Actor Nick Dorado made his 2nd Act Players’ debut online last fall in our 60 is the New 40 Play Festival, playing a variety of characters in several short plays. He’ll be returning to our virtual stage this spring in two plays, [Brackets], in which he plays a curmudgeonly editor dealing with the losses Covid has brought into his life; and someone trying online dating in To the Zoom and Back.

Here, Nick, a Covid survivor himself, talks about the challenges of online acting and his hopes for a post-Covid theater world.
1. What is the biggest challenge for you of transitioning from acting on a stage to acting online?
Learning to act on a green screen has been the biggest challenge and acting opposite someone who is not in the same room as you. Staring at the wall and expressing emotion to someone over an online conference call is very different than having the emotions and presence of one of our wonderful actors in the same room with you.

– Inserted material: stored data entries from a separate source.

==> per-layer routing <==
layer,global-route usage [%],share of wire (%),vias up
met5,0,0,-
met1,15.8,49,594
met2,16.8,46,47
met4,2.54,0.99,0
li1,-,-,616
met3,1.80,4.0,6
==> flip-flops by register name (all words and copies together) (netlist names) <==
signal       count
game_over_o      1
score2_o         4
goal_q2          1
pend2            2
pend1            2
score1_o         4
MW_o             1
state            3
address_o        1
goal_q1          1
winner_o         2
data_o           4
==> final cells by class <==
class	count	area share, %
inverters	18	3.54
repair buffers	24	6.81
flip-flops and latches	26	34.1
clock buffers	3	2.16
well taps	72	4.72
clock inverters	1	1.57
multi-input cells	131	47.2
## src/rtl/lane_accum_stage_if.sv

```systemverilog
// Bus bundle between the HPS memory I/O conduit and the lane accumulator stage.
//   control_data/control_set : control word and its one-cycle strobe (HPS -> stage)
//   input_data/input_set     : 128-bit input word and strobe, no backpressure (HPS -> stage)
//   output_data/output_set   : result word and valid, held until accepted (stage -> HPS)
//   output_waitrequest       : sink stall for the result path (HPS -> stage)
interface lane_accum_stage_if;
  logic [31:0]  control_data;
  logic         control_set;
  logic [127:0] input_data;
  logic         input_set;
  logic [127:0] output_data;
  logic         output_set;
  logic         output_waitrequest;

  modport master (
    output control_data, control_set, input_data, input_set, output_waitrequest,
    input  output_data, output_set
  );

  modport slave (
    input  control_data, control_set, input_data, input_set, output_waitrequest,
    output output_data, output_set
  );
endinterface

```

## src/rtl/lane_accum_stage.sv

```systemverilog
// Lane accumulator stage: buffers input words in a FIFO and, once started, sums each signed
// 32-bit lane over a block of N words, returning one result word through a waitrequest path.
//   clk_clk       : system clock, rising edge
//   reset_reset_n : asynchronous active-low reset
//   bus           : control, input and result signals (slave side)
//   busy          : high while accumulating or emitting
//   overflow      : sticky, an input word was dropped on a full FIFO
//   blocks_done   : number of accepted results, wraps at 2^16
module lane_accum_stage #(
  parameter int unsigned FIFO_DEPTH = 16,
  parameter int unsigned LANES      = 4,
  parameter int unsigned LANE_W     = 32
) (
  input  logic                clk_clk,
  input  logic                reset_reset_n,
  lane_accum_stage_if.slave   bus,
  output logic                busy,
  output logic                overflow,
  output logic [15:0]         blocks_done
);

  localparam int unsigned AW   = $clog2(FIFO_DEPTH);
  localparam int unsigned CntW = AW + 1;

  typedef logic [LANES-1:0][LANE_W-1:0] word_t;
  typedef logic [AW-1:0]                ptr_t;
  typedef logic [CntW-1:0]              cnt_t;
  typedef enum logic [1:0] {StIdle, StAccum, StEmit} state_e;

  // Control decode
  logic        start_req, clear_req, abort_req;
  logic [15:0] ctrl_n;
  logic        unused_ctrl_bits;

  assign ctrl_n           = bus.control_data[31:16];
  assign abort_req        = bus.control_set & bus.control_data[2];
  assign clear_req        = bus.control_set & bus.control_data[1];
  // Abort dominates start; N=0 starts are ignored.
  assign start_req        = bus.control_set & bus.control_data[0] & ~bus.control_data[2] &
                            (ctrl_n != 16'd0);
  assign unused_ctrl_bits = ^bus.control_data[15:3];

  // State
  state_e      state_q, state_d;
  logic [15:0] remaining_q, remaining_d;
  word_t       acc_q, acc_d;
  word_t       out_data_q, out_data_d;
  logic        out_set_q, out_set_d;
  logic [15:0] blocks_q, blocks_d;
  logic        busy_q;
  logic        overflow_q, overflow_d;

  // FIFO
  word_t fifo_mem_q [FIFO_DEPTH];
  ptr_t  wr_ptr_q, wr_ptr_d, rd_ptr_q, rd_ptr_d;
  cnt_t  count_q, count_d;
  logic  fifo_empty, fifo_full, push, pop, drop;
  word_t in_word, rd_word;

  assign in_word    = bus.input_data;
  assign rd_word    = fifo_mem_q[rd_ptr_q];
  assign fifo_empty = (count_q == '0);
  assign fifo_full  = (count_q == cnt_t'(FIFO_DEPTH));
  // A pop in the same cycle frees a slot on a full FIFO, so the push still lands.
  assign push       = bus.input_set & (~fifo_full | pop);
  assign drop       = bus.input_set & fifo_full & ~pop;

  // Block FSM and datapath
  always_comb begin
    state_d     = state_q;
    remaining_d = remaining_q;
    acc_d       = acc_q;
    out_data_d  = out_data_q;
    out_set_d   = out_set_q;
    blocks_d    = blocks_q;
    pop         = 1'b0;
    unique case (state_q)
      StIdle: begin
        if (start_req) begin
          state_d     = StAccum;
          remaining_d = ctrl_n;
          acc_d       = '0;
        end
      end
      StAccum: begin
        if (abort_req) begin
          state_d = StIdle;
          acc_d   = '0;
        end else if (remaining_q == 16'd0) begin
          // Last pop landed on the previous edge; present the sums now.
          state_d    = StEmit;
          out_data_d = acc_q;
          out_set_d  = 1'b1;
        end else if (!fifo_empty) begin
          pop = 1'b1;
          for (int i = 0; i < LANES; i++) begin
            acc_d[i] = acc_q[i] + rd_word[i];
          end
          remaining_d = remaining_q - 16'd1;
        end
      end
      StEmit: begin
        if (abort_req) begin
          state_d   = StIdle;
          out_set_d = 1'b0;
          acc_d     = '0;
        end else if (!bus.output_waitrequest) begin
          state_d   = StIdle;
          out_set_d = 1'b0;
          blocks_d  = blocks_q + 16'd1;
        end
      end
      default: state_d = StIdle;
    endcase
  end

  // FIFO pointers and sticky overflow
  always_comb begin
    wr_ptr_d = wr_ptr_q;
    rd_ptr_d = rd_ptr_q;
    count_d  = count_q;
    if (abort_req) begin
      // Flush, including any word arriving this cycle.
      wr_ptr_d = '0;
      rd_ptr_d = '0;
      count_d  = '0;
    end else begin
      if (push) wr_ptr_d = wr_ptr_q + ptr_t'(1);
      if (pop)  rd_ptr_d = rd_ptr_q + ptr_t'(1);
      unique case ({push, pop})
        2'b10:   count_d = count_q + cnt_t'(1);
        2'b01:   count_d = count_q - cnt_t'(1);
        default: count_d = count_q;
      endcase
    end
  end

  always_comb begin
    overflow_d = overflow_q;
    if (clear_req) overflow_d = 1'b0;
    if (drop)      overflow_d = 1'b1;
  end

  always_ff @(posedge clk_clk or negedge reset_reset_n) begin
    if (!reset_reset_n) begin
      state_q     <= StIdle;
      remaining_q <= '0;
      acc_q       <= '0;
      out_data_q  <= '0;
      out_set_q   <= 1'b0;
      blocks_q    <= '0;
      busy_q      <= 1'b0;
      overflow_q  <= 1'b0;
      wr_ptr_q    <= '0;
      rd_ptr_q    <= '0;
      count_q     <= '0;
    end else begin
      state_q     <= state_d;
      remaining_q <= remaining_d;
      acc_q       <= acc_d;
      out_data_q  <= out_data_d;
      out_set_q   <= out_set_d;
      blocks_q    <= blocks_d;
      busy_q      <= (state_d != StIdle);
      overflow_q  <= overflow_d;
      wr_ptr_q    <= wr_ptr_d;
      rd_ptr_q    <= rd_ptr_d;
      count_q     <= count_d;
    end
  end

  // Storage needs no reset; occupancy is tracked by count_q.
  always_ff @(posedge clk_clk) begin
    if (push) fifo_mem_q[wr_ptr_q] <= in_word;
  end

  assign bus.output_data = out_data_q;
  assign bus.output_set  = out_set_q;
  assign busy            = busy_q;
  assign overflow        = overflow_q;
  assign blocks_done     = blocks_q;

endmodule
```

## src/flat_wrapper.sv

```systemverilog
// flat-port wrapper written by rule: the top's interface ports become plain ports
module lane_accum_stage_flat 
#(
  parameter int unsigned FIFO_DEPTH = 16,
  parameter int unsigned LANES      = 4,
  parameter int unsigned LANE_W     = 32
)
  (clk_clk, reset_reset_n, busy, overflow, blocks_done, bus_control_data, bus_control_set, bus_input_data, bus_input_set, bus_output_waitrequest, bus_output_data, bus_output_set);
  lane_accum_stage_if bus_i ();
  input  logic clk_clk;
  input  logic reset_reset_n;
  output logic busy;
  output logic overflow;
  output logic [15:0] blocks_done;
  input wire logic [$bits(bus_i.control_data)-1:0] bus_control_data;
  input wire logic [$bits(bus_i.control_set)-1:0] bus_control_set;
  input wire logic [$bits(bus_i.input_data)-1:0] bus_input_data;
  input wire logic [$bits(bus_i.input_set)-1:0] bus_input_set;
  input wire logic [$bits(bus_i.output_waitrequest)-1:0] bus_output_waitrequest;
  output wire logic [$bits(bus_i.output_data)-1:0] bus_output_data;
  output wire logic [$bits(bus_i.output_set)-1:0] bus_output_set;
  assign bus_i.control_data = bus_control_data;
  assign bus_i.control_set = bus_control_set;
  assign bus_i.input_data = bus_input_data;
  assign bus_i.input_set = bus_input_set;
  assign bus_i.output_waitrequest = bus_output_waitrequest;
  assign bus_output_data = bus_i.output_data;
  assign bus_output_set = bus_i.output_set;
  lane_accum_stage #(.FIFO_DEPTH(FIFO_DEPTH), .LANES(LANES), .LANE_W(LANE_W)) u_core (.clk_clk(clk_clk), .reset_reset_n(reset_reset_n), .bus(bus_i), .busy(busy), .overflow(overflow), .blocks_done(blocks_done));
endmodule
```

## config.mk

```make
export PLATFORM = sky130hd
export DESIGN_NAME = lane_accum_stage_flat
export DESIGN_NICKNAME = d
export VERILOG_FILES = /design/src/rtl/lane_accum_stage_if.sv /design/src/rtl/lane_accum_stage.sv /design/src/flat_wrapper.sv
export SDC_FILE = /design/constraint.sdc
export NUM_CORES = 2
export LEC_CHECK = 0
export ABC_CLOCK_PERIOD_IN_PS = 6800
export BUFFER_PORTS_ARGS = -buffer_cell sky130_fd_sc_hd__buf_2
export CORE_MARGIN = 4
export CORE_UTILIZATION = 64
export CTS_BUF_LIST = sky130_fd_sc_hd__clkbuf_4 sky130_fd_sc_hd__clkbuf_8
export DETAILED_ROUTE_END_ITERATION = 7
export PLACE_DENSITY = 0.94
export SKIP_CTS_REPAIR_TIMING = 1
export SYNTH_ARGS = -nofsm -noshare
export SYNTH_HDL_FRONTEND = slang
export SYNTH_SLANG_ARGS = --single-unit
export TNS_END_PERCENT = 30
```

## constraint.sdc

```tcl
create_clock -name clk_clk -period 6.8 [get_ports clk_clk]
set_clock_uncertainty 0.1 [all_clocks]
set_input_delay 1.02 -clock clk_clk [delete_from_list [all_inputs] [get_ports clk_clk]]
set_output_delay 1.02 -clock clk_clk [all_outputs]
set_load 0.03 [all_outputs]
```

Yosys cells after proc, flatten, opt, wreduce, memory -nomap -nowiden
Memory sizes are Yosys's and may differ from the RTL's. Index checks and enable logic that the tools add are counted. Widths: inputs -> output; s select.

Flip-flop bits (word level): 306. Output and inout port bits: 147. Input bits: 165. Memory bits (writable): 2048. Memories kept: 1. Logic and storage cells: 109.

Muxes and demuxes: 36. Bitwise logic cells: 14. Reduce and logical (&&, ||, !) cells: 17. Equal/unequal tests: 14. $add $sub $neg: 10.

Memories: u_core.fifo_mem_q (depth 16, width 128, rd ports 1, clocked after memory_dff 0, write ports 1, line lane_accum_stage.sv:54) `word_t fifo_mem_q [FIFO_DEPTH];`.

Operators with widths (count): $mux 128 (5); $pmux 128 s3 (1); $add 32x32->32 (4); $mux 16 (4); $pmux 16 s2 (1); $add 16x1->16 const B (1); $logic_not 16->1 (1); $mux 4 (4); $reduce_bool 16->1 (1); $sub 16x1->16 const B (1); $mux 1 (12); $reduce_bool 2->1 (6); $mux 2 (5); $pmux 5 s2 (1); $reduce_and 5->1 (2); $ne 3x2->1 const B (3); $add 4x1->4 const B (2); $and 1x1->1 (8); $ne 2x1->1 const B (3); $ne 2x2->1 const B (3); $pmux 2 s3 (1); $reduce_and 3->1 (2); $reduce_bool 3->1 (2); $add 5x1->5 const B (1); other kinds (11) (17).

Logic depth before layout (Yosys ltp)
Word-level depth: 10. Gate-level depth with buffers: 21.

Worst setup path before layout
Ideal clock, no wire load.

Kind: input to register. From: input bus_control_set. To: memory u_core.fifo_mem_q[10][0] in the netlist's numbering (enable). Arrival: 5.312 ns. Required time: 6.198 ns. Setup time: 0.502 ns. Cell stages on the path: 8. Buffers on the path: 1. Path slack: 0.886 ns. Cell sequence: and2_1 -> clkbuf_1 -> nor2_1 -> a21oi_1 -> nor2b_1 -> inv_1 -> nor3b_1 -> and2_1.

Word-level cells in the longest chain between the ends: 7.

Ends and longest elaborated chain: from (decl) (line flat_wrapper.sv:16) `input wire logic [$bits(bus_i.control_set)-1:0] bus_control_set;`; $and 1x1->1 (line lane_accum_stage.sv:36) `assign abort_req = bus.control_set & bus.control_data[2];`; $mux 1 (line lane_accum_stage.sv:86) `if (abort_req) begin`; $mux 1 (line lane_accum_stage.sv:77) `unique case (state_q)`; $or 1x1->1 (line lane_accum_stage.sv:65) `assign push = bus.input_set & (~fifo_full | pop);`; $and 1x1->1 (line lane_accum_stage.sv:65); $mux 1 (line lane_accum_stage.sv:174) `if (push) fifo_mem_q[wr_ptr_q] <= in_word;`; $mux 1 (not written as such) (line lane_accum_stage.sv:174); to (decl) (line lane_accum_stage.sv:54).

No other way between the ends.

Worst setup path in the final report
From: register u_core.rd_ptr_q[0]. To: register u_core.acc_q[127] in the netlist's numbering.

Word-level cells in the longest chain between the ends: 6.

Ends and longest elaborated chain: from (decl) (line lane_accum_stage.sv:55) `ptr_t wr_ptr_q, wr_ptr_d, rd_ptr_q, rd_ptr_d;`; from (signal assigned) (line lane_accum_stage.sv:167) `rd_ptr_q <= rd_ptr_d;`; $mem_v2 16x128; $add 32x32->32 (line lane_accum_stage.sv:97) `acc_d[i] = acc_q[i] + rd_word[i];`; $mux 128 (line lane_accum_stage.sv:94) `end else if (!fifo_empty) begin`; $mux 128 (line lane_accum_stage.sv:89) `end else if (remaining_q == 16'd0) begin`; $mux 128 (line lane_accum_stage.sv:86); $pmux 128 s3 (line lane_accum_stage.sv:77); to (signal assigned) (line lane_accum_stage.sv:148) `acc_q <= '0;`; to (signal assigned) (line lane_accum_stage.sv:160) `acc_q <= acc_d;`; to (decl) (line lane_accum_stage.sv:46) `word_t acc_q, acc_d;`.

No other way between the ends. The select of a mux whose other input is x is not followed. A chain may end at the register's enable or synchronous reset.

==> flow_summary.json <==
{
  "status": "finished, violations left",
  "violations": "negative hold slack",
  "tightest_slew_ps": 1247,
  "initial_core_util": 0.6463,
  "setup_violations": 0,
  "rsz0062_at_grt": "no",
  "cts_max_path_buffers": 4,
  "pin_count": 312,
  "syn_area_mm2": 0.09453,
  "rows": 140,
  "cp_max_fo": 38,
  "clock_latency_ps": 1100,
  "cp-end-kind": "register",
  "synth_async_sr_flop_share": 0.1300,
  "synth_edf_count": 2048,
  "syn2layout_area_growth_pct": 12.17,
  "grt_max_degree": 134,
  "synth_area_leader_cell": "edfxtp_1",
  "arrival_ps": 7310,
  "grt_pass1_wl_um": 377800,
  "drc": 0,
  "firstDrtPassIters": 8,
  "die_h_um": 392.3,
  "synth_top_flop_cell": "edfxtp_1",
  "fmax_mhz": 155.0,
  "p_switching_uw": 13250,
  "drv_slew": 0,
  "path_clk_slew_ps": 70,
  "dp_cells": 6737,
  "track_usage": 0.3443,
  "setup_tns_ps": 0,
  "syn_inst": 4633,
  "start_kind": "register",
  "fillers": 7296,
  "powerDensity_mw_per_mm2": 392.6,
  "synth.top_cell.area_share": 0.6505,
  "finalHoldViolCount": 2,
  "core_mm2": 0.1463,
  "htreeDepth": 5,
  "hold_ws_ps": -16.80,
  "synth_warnings": 0,
  "cts_tree": "done",
  "yosysUniqueCellTypes": 76,
  "fin_nets": 5494,
  "routed_wl_um": 261000,
  "crit_type": "register to register",
  "grt_pass1_vias": 55210,
  "max_cap_viol_count": 0,
  "pwr-share-comb": 0.291,
  "multi_input_area_mm2": 0.02431,
  "place_congestion": 0.8668,
  "switching_share": 0.3183,
  "hpwl_um": 146900,
  "clockRootBuffer": "clkbuf_8",
  "synth_top_cells_by_area": "edfxtp_1, mux4_2, dfrtp_1",
  "postRouteAntennaNets": 0,
  "vias_per_cell": 7.215,
  "slew_headroom": 0.1667,
  "drt_iter0_drc": 8186,
  "worstPathRequired_ps": 7650,
  "cts_made_buffers": 367,
  "ir_drop_mv": 0.3459,
  "port_buffers": 298,
  "die-width_um": 392.3,
  "stdcell_count": 7409,
  "vias": 53458,
  "antenna_found_initial": 55,
  "clkPwrFrac": 0.282,
  "drive_above_1_share": 0.3028,
  "seqPwrFrac": 0.427,
  "ys_seq_elements": 2354,
  "dieArea_mm2": 0.1539,
  "ff_latch_area_mm2": 0.06917,
  "cts.sinks": 2354,
  "drt-wirelength-per-cell_um": 35.23,
  "overflow": 0,
  "p_int_uw": 28380,
  "min_path_type": "primary input to async pin",
  "syn_nets": 4938,
  "power_leakage_uw": 0.03687,
  "avgSynthCellArea_um2": 20.40,
  "period_share": 0.9490,
  "ys_seq_area_frac": 0.7315,
  "post-route-min-period_ps": 6454
}
-- power by group through the flow --
stage          registers, µW  logic (µW)  clock network, µW
4_1_cts                17700       11800              11800
3_3_place_gp           17800       10600                  0
5_1_grt                17800       12700              12500
6_report               17800       12100              11700
3_5_place_dp           18000       11400                  0
2_1_floorplan          17700        8180                  0
-- cell usage in the layout, fill, tap and decap left out, drive strengths merged, types with 7 or more instances in the layout --
cell type / count
nand2b: 25
o21bai: 17
clkbuf: 519
and2: 24
nand4: 12
diode: 40
mux4: 640
o22ai: 10
nand3: 31
mux2: 129
o21a: 10
nand2: 188
nor3: 23
ha: 135
xor2: 69
a211oi: 12
a22o: 11
a21oi: 123
a21o: 79
nor2b: 21
buf: 398
edfxtp: 2048
and3: 16
or3: 8
clkinv: 96
xnor2: 64
inv: 53
nor2: 72
o31ai: 10
a31oi: 18
clkinvlp: 7
o21ai: 180
dfrtp: 306
-- per-stage QoR --
stage	hold slack [ps]	util	setup WS (ps)	total power, µW	instance area [µm²]
finish	-16.80	0.7250	346.5	41620	106000
global route	30.34	0.7247	158.2	42990	106000
CTS	-12.61	0.7242	67.31	41280	105900
detailed placement	365.5	0.6759	198.4	29420	98870
global placement	355.9	0.6759	789.9	28400	98870
floorplan	345.2	-	885.9	25870	94530
-- routing by layer --
layer | share of wire | GRT usage | vias to the layer above | wire, µm
li1 | - | - | 20230 | -
met1 | 0.31 | 0.4276 | 26778 | 81540
met2 | 0.49 | 0.5454 | 5254 | 127000
met3 | 0.14 | 0.1085 | 1162 | 35710
met4 | 0.063 | 0.1925 | 34 | 16510
met5 | 0.00092 | 0 | - | 241
-- cells by family after synthesis --
group                    share of synthesized area
AO/OA/AOI/OAI                              0.03408
XOR/XNOR                                   0.01232
adder cells (fa/ha/maj)                    0.01893
buffers and inverters                      0.01207
flip-flops                                  0.7315
multiplexers                                0.1684
AND/OR/NAND/NOR                            0.02269
-- final timing paths --
check / from / to / slack (ps) / cells after the start
max in group asynchronous: reset_reset_n / u_core.acc_q[9]$_DFFE_PN0P_ / 4950 / 2
hold reg to reg: u_core.blocks_done[15]$_DFFE_PN0P_ / u_core.blocks_done[15]$_DFFE_PN0P_ / 370 / 1
setup reg to reg: u_core.rd_ptr_q[0]$_DFFE_PN0P_ / u_core.acc_q[127]$_DFFE_PN0P_ / 350 / 16
hold / removal: reset_reset_n / u_core.blocks_done[15]$_DFFE_PN0P_ / -20 / 1
min in group clk_clk: bus_control_data[16] / u_core.remaining_q[0]$_DFFE_PN0P_ / 130 / 3
setup / recovery: u_core.rd_ptr_q[0]$_DFFE_PN0P_ / u_core.acc_q[127]$_DFFE_PN0P_ / 350 / 16
-- registers in the layout, indices dropped and copies added, names as in the netlist --
register,flops
u_core.remaining_q,16
u_core.bus.output_data,128
u_core.state_q,2
u_core.wr_ptr_q,4
u_core.acc_q,128
u_core.busy,1
u_core.count_q,5
u_core.blocks_done,16
u_core.overflow,1
u_core.bus.output_set,1
u_core.fifo_mem_q,2048
u_core.rd_ptr_q,4
-- area by class of cell --
class	count	share of cell area
clock inverters	113	0.006301
clock buffers	519	0.06029
flip-flops and latches	2354	0.6523
diodes	40	0.0009440
repair buffers	398	0.02655
well taps	1917	0.02262
inverters	49	0.001735
multi-input cells	2019	0.2292
-- cell usage after synthesis (23+ instances only) --
library cell  count
nand2_1         187
nor3_1           23
buf_1            28
edfxtp_1       2048
and2_1           24
a21o_1           79
dfrtp_1         306
ha_1            135
xnor2_1          64
mux2_1          120
clkbuf_1        143
nor2_1           72
mux4_2          640
inv_1            48
a21oi_1         123
nand3_1          31
nand2b_1         25
o21ai_0         178
xor2_1           69
-- critical path, cell delays in order, from the launching register on --
cell and delay, ps:
dfrtp_4 820, buf_12 370, mux4_2 580, mux4_2 510
ha_1 390, a21oi_1 360, a21boi_0 260, o21a_1 240
a211oi_2 520, a211oi_1 340, nor2_2 440, o31ai_1 180
o41ai_1 460, buf_4 260, xnor2_1 160, nand3_1 110
o311ai_1 150
Note: power is estimated with default switching activity, not from simulation.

2. How do you deal with the challenge of playing multiple characters in multiple plays in this production?
Between the current plays and the plays of last fall, I have had an age range of my age up to almost 80, a man with dementia, a man seeking “maximum bliss”, online dating in the time of COVID and a man who loses the most important things to him in the current world. I approach each character as a blank canvas so I can find something unique in each character. It’s important to me that each one is distinctive from the others, otherwise I think they will blend together in the eyes of the audience. Whether it is Egil Foss’ laugh last fall, or Thomas’ air of superiority that peels away in this Spring’s plays, I like to bring each one to life in their own way.
3. What has been the biggest challenge the pandemic has presented you and how have you coped with it?
I think having had COVID twice and getting through it is enough. It’s been a tough year for everyone but we have to just push through, get a vaccine and
WEAR A MASK.
4. What do you think theater will look like in the post-pandemic world?
In a true post-pandemic world, it will look very much like it did before, we’ll just have to show proof of vaccinations. If that’s the worst we have to do, we will all be in a better place.